Context: an optimization exercise on an open-source flow, tuned for small area. The choices shown serve that exercise and are no tape-out recipe. Only simulation tests tie the RTL to the original design; equivalence was not proved. No activity file was given, so power comes from the tool's default toggle rates.

// id_stage
module id_stage #(
  parameter int REGS  = 32,
  parameter int WIDTH = 32
) (
  input  logic             clk,
  input  logic             rst_n,
  input  logic [31:0]      InstrD,
  input  logic [WIDTH-1:0] PCPlus4D,
  input  logic             RegWriteW,
  input  logic [4:0]       WriteRegW,
  input  logic [WIDTH-1:0] ResultW,
  input  logic [WIDTH-1:0] ALUOutM,
  input  logic             ForwardAD,
  input  logic             ForwardBD,
  input  logic             FlushE,
  output logic [WIDTH-1:0] PCBranchD,
  output logic             PCSrcD,
  output logic [4:0]       RsD,
  output logic [4:0]       RtD,
  output logic             RegWriteE,
  output logic             MemtoRegE,
  output logic             MemWriteE,
  output logic             ALUSrcE,
  output logic             RegDstE,
  output logic [2:0]       ALUControlE,
  output logic [WIDTH-1:0] RD1E,
  output logic [WIDTH-1:0] RD2E,
  output logic [WIDTH-1:0] SignImmE,
  ...
For scale: roughly 3700 cells after synthesis, ~44000 sq um of cells after synthesis.
Settings: LEC_CHECK=0, CAP_MARGIN=20, CORE_MARGIN=2, CORE_UTILIZATION=55, CTS_BUF_LIST=sky130_fd_sc_hd__clkbuf_16, CTS_CLUSTER_DIAMETER=80, CTS_CLUSTER_SIZE=24, SETUP_SLACK_MARGIN=0.2, SLEW_MARGIN=20, SYNTH_HIERARCHICAL=1, SYNTH_MINIMUM_KEEP_SIZE=0, BUFFER_PORTS_ARGS=-buffer_cell sky130_fd_sc_hd__buf_1; clock period 9.0 ns.
standard.sh (not shown) runs the stock make flow with config.mk's settings and CLKGATE_MAP_FILE= SYNTH_SCRIPT=/design/flow/synth_recipe.tcl, a recipe that flattens the netlist after the stock synthesis.
==> flow/flow/run.sh <==
#!/bin/bash
# The standard layout, except that the port buffers are sky130_fd_sc_hd__buf_1 rather than
# the delay buffer buffer_ports picks on its own. Every port still gets its buffer.
set -euo pipefail
echo 'export BUFFER_PORTS_ARGS = -buffer_cell sky130_fd_sc_hd__buf_1' >> config.mk
bash standard.sh synth > synth.log 2>&1
bash standard.sh > layout.log 2>&1
Edit:
Settings changed: SETUP_SLACK_MARGIN 0.2 to 0.4.
The changed run went through all stages and came out clean.
Design area hardly moves.
Clock-buffer cell count rises by 1.
Die area does not change.
Global-route usage falls by 1.5 points.
Register-to-register slack improved by 0.21 ns.
Area after synthesis stays the same.
Critical path depth falls by 3.
Total power rises slightly.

• What the task asks: The only acceptable answer is the full set of entries, repeated exactly.

• Response area:
Context: an optimization exercise on an open-source flow, tuned for small area. The choices shown serve that exercise and are no tape-out recipe. Only simulation tests tie the RTL to the original design; equivalence was not proved. No activity file was given, so power comes from the tool's default toggle rates.

// id_stage
module id_stage #(
  parameter int REGS  = 32,
  parameter int WIDTH = 32
) (
  input  logic             clk,
  input  logic             rst_n,
  input  logic [31:0]      InstrD,
  input  logic [WIDTH-1:0] PCPlus4D,
  input  logic             RegWriteW,
  input  logic [4:0]       WriteRegW,
  input  logic [WIDTH-1:0] ResultW,
  input  logic [WIDTH-1:0] ALUOutM,
  input  logic             ForwardAD,
  input  logic             ForwardBD,
  input  logic             FlushE,
  output logic [WIDTH-1:0] PCBranchD,
  output logic             PCSrcD,
  output logic [4:0]       RsD,
  output logic [4:0]       RtD,
  output logic             RegWriteE,
  output logic             MemtoRegE,
  output logic             MemWriteE,
  output logic             ALUSrcE,
  output logic             RegDstE,
  output logic [2:0]       ALUControlE,
  output logic [WIDTH-1:0] RD1E,
  output logic [WIDTH-1:0] RD2E,
  output logic [WIDTH-1:0] SignImmE,
  ...
For scale: roughly 3700 cells after synthesis, ~44000 sq um of cells after synthesis.
Settings: LEC_CHECK=0, CAP_MARGIN=20, CORE_MARGIN=2, CORE_UTILIZATION=55, CTS_BUF_LIST=sky130_fd_sc_hd__clkbuf_16, CTS_CLUSTER_DIAMETER=80, CTS_CLUSTER_SIZE=24, SETUP_SLACK_MARGIN=0.2, SLEW_MARGIN=20, SYNTH_HIERARCHICAL=1, SYNTH_MINIMUM_KEEP_SIZE=0, BUFFER_PORTS_ARGS=-buffer_cell sky130_fd_sc_hd__buf_1; clock period 9.0 ns.
standard.sh (not shown) runs the stock make flow with config.mk's settings and CLKGATE_MAP_FILE= SYNTH_SCRIPT=/design/flow/synth_recipe.tcl, a recipe that flattens the netlist after the stock synthesis.
==> flow/flow/run.sh <==
#!/bin/bash
# The standard layout, except that the port buffers are sky130_fd_sc_hd__buf_1 rather than
# the delay buffer buffer_ports picks on its own. Every port still gets its buffer.
set -euo pipefail
echo 'export BUFFER_PORTS_ARGS = -buffer_cell sky130_fd_sc_hd__buf_1' >> config.mk
bash standard.sh synth > synth.log 2>&1
bash standard.sh > layout.log 2>&1
Edit:
Settings changed: SETUP_SLACK_MARGIN 0.2 to 0.4.
The changed run went through all stages and came out clean.
Design area hardly moves.
Clock-buffer cell count rises by 1.
Die area does not change.
Global-route usage falls by 1.5 points.
Register-to-register slack improved by 0.21 ns.
Area after synthesis stays the same.
Critical path depth falls by 3.
Total power rises slightly.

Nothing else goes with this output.